Recruitment & Eligibility

• Status: COMPLETED
• Sex: Male
• Target Recruitment: 16

Inclusion Criteria

• Cyclists aged 18-30 years;
• Competitive history;
• No history of musculoskeletal injuries in the lower limbs in the last two years.

Exclusion Criteria

• Chronic disease;
• Smoking;
• Metabolic disorders;
• Use of steroids in the last six months;
• Physical disabilities;
• Use of antibiotic drugs in the previous week.

Study & Design

• Study Type: INTERVENTIONAL
• Study Design: CROSSOVER

Arm && Interventions

Group	Intervention	Description
Active Comparator	Photobiomodulation Therapy	Device: Active Photobiomodulation Therapy Phototherapy treatment (Photobiomodulation therapy or placebo) was performed using a Photobiomodulation therapy device (Vectra Genisys Systems, Chattanooga Group, Dallas, TX, USA). The cluster probe consisted of five low-level laser therapy diodes (850 nm) and 28 light emitting diodes therapy (670 nm, 880 nm, and 950 nm). Photobiomodulation therapy was applied in nine sites of each quadriceps femoris muscle . A dosage of 15 J per site led to a total energy of 135 J per thigh, effectively increasing cycling performance in a previous study. We chose to apply Photobiomodulation therapy specifically to the quadriceps femoris because this muscle group is of utmost significance in generating torque and propelling the pedaling cycle. Its pivotal role in cycling performance made this muscle a prime target for the Photobiomodulation therapy intervention in our study.
Placebo Comparator	Placebo Photobiomodulation	Device: Placebo Photobiomodulation The placebo treatment was performed in exactly the same manner as the Photobiomodulation therapy treatment, but with the device switched off, and the cluster was held stationary in contact with the skin at a 90° angle, with light pressure on the skin. The total application time of Photobiomodulation therapy or placebo was \~5 min for both limbs (9 points per thigh = 18 points × 16 s per point) before each time-to-exhaustion test.

Primary Outcome Measures

Name	Time	Method
Cycling performance	Cyclits performed a standard protocol of three successive tests to exhaustion at maximal power output with preferred cadence, and photobiomodulation therapy or placebo treatments were applied before each trial. The three testing days were performed	Cyclists performed the three successive time-to-exhaustion at maximal power output at their preferred cadence. Exhaustion was defined as the time when the cyclist was unable to maintain a cadence above 70 rotations per minute. During the successive time-to-exhaustion, cadence and power output were measured using the cycle ergometer software (Excalibur Sport, Lode Medical Technology, Groningen, Groninga, The Netherlands).
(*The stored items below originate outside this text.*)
<file path="src/rtl/bictr_tercnt_monitor.sv">
// Purpose: measures the cycle period between qualified terminal-count events of an up/down counter and captures its value.
// Latency: results (period, cap_count, rdy, evt_cnt, hit) are registered one edge after the qualifying evt.
// Backpressure: rdy holds until ack; a new result while rdy is pending overwrites it and sets sticky ovr.
module bictr_tercnt_monitor #(
    parameter int width  = 4,
    parameter int pwidth = 16,
    parameter int ewidth = 8
) (
    input  logic              clk,
    input  logic              reset,
    input  logic              cen,
    input  logic              tercnt,
    input  logic [width-1:0]  count,
    input  logic              clr,
    input  logic [ewidth-1:0] thresh,
    input  logic              ack,
    output logic [pwidth-1:0] period,
    output logic [width-1:0]  cap_count,
    output logic              rdy,
    output logic              ovr,
    output logic [ewidth-1:0] evt_cnt,
    output logic              hit
);

    typedef enum logic {
        ST_ARM = 1'b0,
        ST_RUN = 1'b1
    } state_t;

    localparam logic [pwidth-1:0] TIMER_MAX = '1;
    localparam logic [ewidth-1:0] EVT_MAX   = '1;

    state_t              state_q,     state_d;
    logic [pwidth-1:0]   timer_q,     timer_d;
    logic [pwidth-1:0]   period_q,    period_d;
    logic [width-1:0]    cap_count_q, cap_count_d;
    logic                rdy_q,       rdy_d;
    logic                ovr_q,       ovr_d;
    logic [ewidth-1:0]   evt_cnt_q,   evt_cnt_d;
    logic                hit_q,       hit_d;

    logic                evt;
    logic [pwidth-1:0]   timer_inc;

    // Qualified event and the saturating timer increment; the same value is
    // the next timer value and the period to publish, since the edge that
    // sees the event also counts as one elapsed cycle.
    always_comb begin
        evt       = tercnt & cen;
        timer_inc = (timer_q == TIMER_MAX) ? TIMER_MAX : timer_q + 1'b1;
    end

    // Next-state logic: clr dominates, otherwise ARM waits for the first
    // event and RUN measures the gap to each following event.
    always_comb begin
        state_d     = state_q;
        timer_d     = timer_q;
        period_d    = period_q;
        cap_count_d = cap_count_q;
        rdy_d       = rdy_q;
        ovr_d       = ovr_q;
        evt_cnt_d   = evt_cnt_q;
        hit_d       = 1'b0;

        if (clr) begin
            state_d     = ST_ARM;
            timer_d     = '0;
            period_d    = '0;
            cap_count_d = '0;
            rdy_d       = 1'b0;
            ovr_d       = 1'b0;
            evt_cnt_d   = '0;
        end else begin
            // Event counter saturates; hit only fires on an actual change,
            // so a stuck-at-max counter cannot pulse again.
            if (evt && (evt_cnt_q != EVT_MAX)) begin
                evt_cnt_d = evt_cnt_q + 1'b1;
                hit_d     = (thresh != '0) && (evt_cnt_d == thresh);
            end

            // Consumer handshake; ack without a pending result is ignored.
            if (ack && rdy_q) begin
                rdy_d = 1'b0;
            end

            case (state_q)
                ST_ARM: begin
                    timer_d = '0;
                    if (evt) begin
                        state_d = ST_RUN;
                    end
                end
                ST_RUN: begin
                    if (evt) begin
                        period_d    = timer_inc;
                        cap_count_d = count;
                        timer_d     = '0;
                        rdy_d       = 1'b1;
                        // Overrun only when the old result was never consumed.
                        if (rdy_q && !ack) begin
                            ovr_d = 1'b1;
                        end
                    end else begin
                        timer_d = timer_inc;
                    end
                end
                default: begin
                    state_d = ST_ARM;
                    timer_d = '0;
                end
            endcase
        end
    end

    // State and registered outputs; reset assertion takes effect immediately.
    always_ff @(posedge clk or negedge reset) begin
        if (!reset) begin
            state_q     <= ST_ARM;
            timer_q     <= '0;
            period_q    <= '0;
            cap_count_q <= '0;
            rdy_q       <= 1'b0;
            ovr_q       <= 1'b0;
            evt_cnt_q   <= '0;
            hit_q       <= 1'b0;
        end else begin
            state_q     <= state_d;
            timer_q     <= timer_d;
            period_q    <= period_d;
            cap_count_q <= cap_count_d;
            rdy_q       <= rdy_d;
            ovr_q       <= ovr_d;
            evt_cnt_q   <= evt_cnt_d;
            hit_q       <= hit_d;
        end
    end

    assign period    = period_q;
    assign cap_count = cap_count_q;
    assign rdy       = rdy_q;
    assign ovr       = ovr_q;
    assign evt_cnt   = evt_cnt_q;
    assign hit       = hit_q;

endmodule
</file>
The cyclists' evaluation was conducted utilizing a cycle ergometer (Excalibur Sport, Lode Medical Technology, Groningen, Groninga, The Netherlands) configured to match their bike's handlebar and seat settings.
Oxygen uptake	Oxygen uptake response was measured during the three sucessive time-to-exhaustion in two days (Photobiomodulation Therapy or Placebo) with a 72 hours interval apart.	Oxygen uptake was measured breath-by-breath using an open-circuit gas analyzer (Quark CPET, Cosmed, Rome, Lazio, Italy). Oxygen uptake measurements were plotted to facilitate the exclusion of values lying beyond four standard deviations above or below the average of the dynamic window (three breaths), taken as the reference for the overall curve average. Analysis of oxygen uptake kinetics during successive time-to-exhaustion was converted into 5 seconds windows, and mean values were calculated. The analysis of oxygen uptake kinetics was dependent on the duration of the three time-to-exhaustion for each athlete in each condition (Photobiomodulation therapy or placebo). Oxygen uptake kinetics were calculated with the nonlinear least-squares method implemented in MATLAB (Mathworks, Natick, MA, USA) to adjust the oxygen uptake data.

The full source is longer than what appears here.